#### Exercise
What is needed is an exact transcription of every entry below.
*** Opening Input data ***
$ cat src/rtl/spike_switch_pkg.sv
package spike_switch_pkg;
  localparam int NUM_SIDES = 5;

  typedef enum logic [2:0] {
    SIDE_N = 3'd0,
    SIDE_S = 3'd1,
    SIDE_E = 3'd2,
    SIDE_W = 3'd3,
    SIDE_T = 3'd4
  } side_e;

  // Flat channel index for side s, channel c
  function automatic int chan_idx(side_e s, int c, int per_side);
    return int'(s) * per_side + c;
  endfunction
endpackage

$ cat src/rtl/spike_cfg_bank.sv
module spike_cfg_bank #(
  parameter int NCH  = 20,
  parameter int SELW = 5
) (
  input  logic                clk,
  input  logic                rst_n,
  input  logic                run,
  input  logic                cfg_we,
  input  logic [SELW-1:0]     cfg_sel,
  input  logic [NCH-1:0]      cfg_mask,
  output logic [NCH*NCH-1:0]  mask_flat
);
  for (genvar o = 0; o < NCH; o++) begin : g_row
    logic [NCH-1:0] row_q;
    logic           row_wr;

    assign row_wr = cfg_we && !run && (cfg_sel == SELW'(o));

    always_ff @(posedge clk or negedge rst_n) begin
      if (!rst_n)      row_q <= '0;
      else if (row_wr) row_q <= cfg_mask;
    end

    assign mask_flat[o*NCH +: NCH] = row_q;
  end


  cfg_frozen_chk: assert property (@(posedge clk) disable iff (!rst_n)
    run |=> $stable(mask_flat));


  bad_sel_chk: assert property (@(posedge clk) disable iff (!rst_n)
    (cfg_we && (int'(cfg_sel) >= NCH)) |=> $stable(mask_flat));
endmodule

$ cat src/rtl/spike_merge_lane.sv
module spike_merge_lane #(
  parameter int NCH = 20
) (
  input  logic           run,
  input  logic [NCH-1:0] spk_in,
  input  logic [NCH-1:0] mask,
  output logic           spk_o
);
  logic [NCH-1:0] hits;

  always_comb begin
    hits  = spk_in & mask;
    spk_o = run && (|hits);
  end
endmodule

$ cat src/rtl/spike_switch_box.sv
module spike_switch_box #(
  parameter int  CH_PER_SIDE = 4,
  localparam int NCH  = spike_switch_pkg::NUM_SIDES * CH_PER_SIDE,
  localparam int SELW = (NCH > 1) ? $clog2(NCH) : 1
) (
  input  logic            clk,
  input  logic            rst_n,
  input  logic            run,
  input  logic            cfg_we,
  input  logic [SELW-1:0] cfg_sel,
  input  logic [NCH-1:0]  cfg_mask,
  input  logic [NCH-1:0]  spk_in,
  output logic [NCH-1:0]  spk_out
);
  logic [NCH*NCH-1:0] mask_flat;

  spike_cfg_bank #(.NCH(NCH), .SELW(SELW)) u_bank (
    .clk      (clk),
    .rst_n    (rst_n),
    .run      (run),
    .cfg_we   (cfg_we),
    .cfg_sel  (cfg_sel),
    .cfg_mask (cfg_mask),
    .mask_flat(mask_flat)
  );

  for (genvar o = 0; o < NCH; o++) begin : g_lane
    spike_merge_lane #(.NCH(NCH)) u_lane (
      .run   (run),
      .spk_in(spk_in),
      .mask  (mask_flat[o*NCH +: NCH]),
      .spk_o (spk_out[o])
    );


    unconfigured_quiet_chk: assert property (@(posedge clk) disable iff (!rst_n)
      (mask_flat[o*NCH +: NCH] == '0) |-> !spk_out[o]);
  end


  idle_when_config_chk: assert property (@(posedge clk) disable iff (!rst_n)
    !run |-> (spk_out == '0));


  no_spurious_chk: assert property (@(posedge clk) disable iff (!rst_n)
    (spk_in == '0) |-> (spk_out == '0));
endmodule

$ cat config.mk
export PLATFORM = sky130hd
export DESIGN_NAME = spike_switch_box
export DESIGN_NICKNAME = d
export VERILOG_FILES = /design/src/rtl/spike_switch_pkg.sv /design/src/rtl/spike_cfg_bank.sv /design/src/rtl/spike_merge_lane.sv /design/src/rtl/spike_switch_box.sv
export SDC_FILE = /design/constraint.sdc
export NUM_CORES = 1
export LEC_CHECK = 0
export BUFFER_PORTS_ARGS = -buffer_cell sky130_fd_sc_hd__buf_4
export CAP_MARGIN = 10
export CORE_MARGIN = 2
export CORE_UTILIZATION = 35
export CTS_CLUSTER_DIAMETER = 50
export DETAILED_ROUTE_END_ITERATION = 8
export GPL_ROUTABILITY_DRIVEN = 0
export GPL_TIMING_DRIVEN = 0
export HOLD_SLACK_MARGIN = 0.06
export PLACE_DENSITY = 0.5
export SLEW_MARGIN = 15
export SYNTH_ARGS = -nofsm -noshare
export SYNTH_HDL_FRONTEND = slang
export SYNTH_SLANG_ARGS = --single-unit
$ cat constraint.sdc
create_clock -name clk -period 1.6 [get_ports clk]
set_input_delay 0.24 -clock clk [delete_from_list [all_inputs] [get_ports clk]]
set_output_delay 0.24 -clock clk [all_outputs]
set_load 0.01 [all_outputs]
*** Closing Input data ***
#### Solution
$ cat src/rtl/spike_switch_pkg.sv
package spike_switch_pkg;
  localparam int NUM_SIDES = 5;

  typedef enum logic [2:0] {
    SIDE_N = 3'd0,
    SIDE_S = 3'd1,
    SIDE_E = 3'd2,
    SIDE_W = 3'd3,
    SIDE_T = 3'd4
  } side_e;

  // Flat channel index for side s, channel c
  function automatic int chan_idx(side_e s, int c, int per_side);
    return int'(s) * per_side + c;
  endfunction
endpackage

$ cat src/rtl/spike_cfg_bank.sv
module spike_cfg_bank #(
  parameter int NCH  = 20,
  parameter int SELW = 5
) (
  input  logic                clk,
  input  logic                rst_n,
  input  logic                run,
  input  logic                cfg_we,
  input  logic [SELW-1:0]     cfg_sel,
  input  logic [NCH-1:0]      cfg_mask,
  output logic [NCH*NCH-1:0]  mask_flat
);
  for (genvar o = 0; o < NCH; o++) begin : g_row
    logic [NCH-1:0] row_q;
    logic           row_wr;

    assign row_wr = cfg_we && !run && (cfg_sel == SELW'(o));

    always_ff @(posedge clk or negedge rst_n) begin
      if (!rst_n)      row_q <= '0;
      else if (row_wr) row_q <= cfg_mask;
    end

    assign mask_flat[o*NCH +: NCH] = row_q;
  end


  cfg_frozen_chk: assert property (@(posedge clk) disable iff (!rst_n)
    run |=> $stable(mask_flat));


  bad_sel_chk: assert property (@(posedge clk) disable iff (!rst_n)
    (cfg_we && (int'(cfg_sel) >= NCH)) |=> $stable(mask_flat));
endmodule

$ cat src/rtl/spike_merge_lane.sv
module spike_merge_lane #(
  parameter int NCH = 20
) (
  input  logic           run,
  input  logic [NCH-1:0] spk_in,
  input  logic [NCH-1:0] mask,
  output logic           spk_o
);
  logic [NCH-1:0] hits;

  always_comb begin
    hits  = spk_in & mask;
    spk_o = run && (|hits);
  end
endmodule

$ cat src/rtl/spike_switch_box.sv
module spike_switch_box #(
  parameter int  CH_PER_SIDE = 4,
  localparam int NCH  = spike_switch_pkg::NUM_SIDES * CH_PER_SIDE,
  localparam int SELW = (NCH > 1) ? $clog2(NCH) : 1
) (
  input  logic            clk,
  input  logic            rst_n,
  input  logic            run,
  input  logic            cfg_we,
  input  logic [SELW-1:0] cfg_sel,
  input  logic [NCH-1:0]  cfg_mask,
  input  logic [NCH-1:0]  spk_in,
  output logic [NCH-1:0]  spk_out
);
  logic [NCH*NCH-1:0] mask_flat;

  spike_cfg_bank #(.NCH(NCH), .SELW(SELW)) u_bank (
    .clk      (clk),
    .rst_n    (rst_n),
    .run      (run),
    .cfg_we   (cfg_we),
    .cfg_sel  (cfg_sel),
    .cfg_mask (cfg_mask),
    .mask_flat(mask_flat)
  );

  for (genvar o = 0; o < NCH; o++) begin : g_lane
    spike_merge_lane #(.NCH(NCH)) u_lane (
      .run   (run),
      .spk_in(spk_in),
      .mask  (mask_flat[o*NCH +: NCH]),
      .spk_o (spk_out[o])
    );


    unconfigured_quiet_chk: assert property (@(posedge clk) disable iff (!rst_n)
      (mask_flat[o*NCH +: NCH] == '0) |-> !spk_out[o]);
  end


  idle_when_config_chk: assert property (@(posedge clk) disable iff (!rst_n)
    !run |-> (spk_out == '0));


  no_spurious_chk: assert property (@(posedge clk) disable iff (!rst_n)
    (spk_in == '0) |-> (spk_out == '0));
endmodule

$ cat config.mk
export PLATFORM = sky130hd
export DESIGN_NAME = spike_switch_box
export DESIGN_NICKNAME = d
export VERILOG_FILES = /design/src/rtl/spike_switch_pkg.sv /design/src/rtl/spike_cfg_bank.sv /design/src/rtl/spike_merge_lane.sv /design/src/rtl/spike_switch_box.sv
export SDC_FILE = /design/constraint.sdc
export NUM_CORES = 1
export LEC_CHECK = 0
export BUFFER_PORTS_ARGS = -buffer_cell sky130_fd_sc_hd__buf_4
export CAP_MARGIN = 10
export CORE_MARGIN = 2
export CORE_UTILIZATION = 35
export CTS_CLUSTER_DIAMETER = 50
export DETAILED_ROUTE_END_ITERATION = 8
export GPL_ROUTABILITY_DRIVEN = 0
export GPL_TIMING_DRIVEN = 0
export HOLD_SLACK_MARGIN = 0.06
export PLACE_DENSITY = 0.5
export SLEW_MARGIN = 15
export SYNTH_ARGS = -nofsm -noshare
export SYNTH_HDL_FRONTEND = slang
export SYNTH_SLANG_ARGS = --single-unit
$ cat constraint.sdc
create_clock -name clk -period 1.6 [get_ports clk]
set_input_delay 0.24 -clock clk [delete_from_list [all_inputs] [get_ports clk]]
set_output_delay 0.24 -clock clk [all_outputs]
set_load 0.01 [all_outputs]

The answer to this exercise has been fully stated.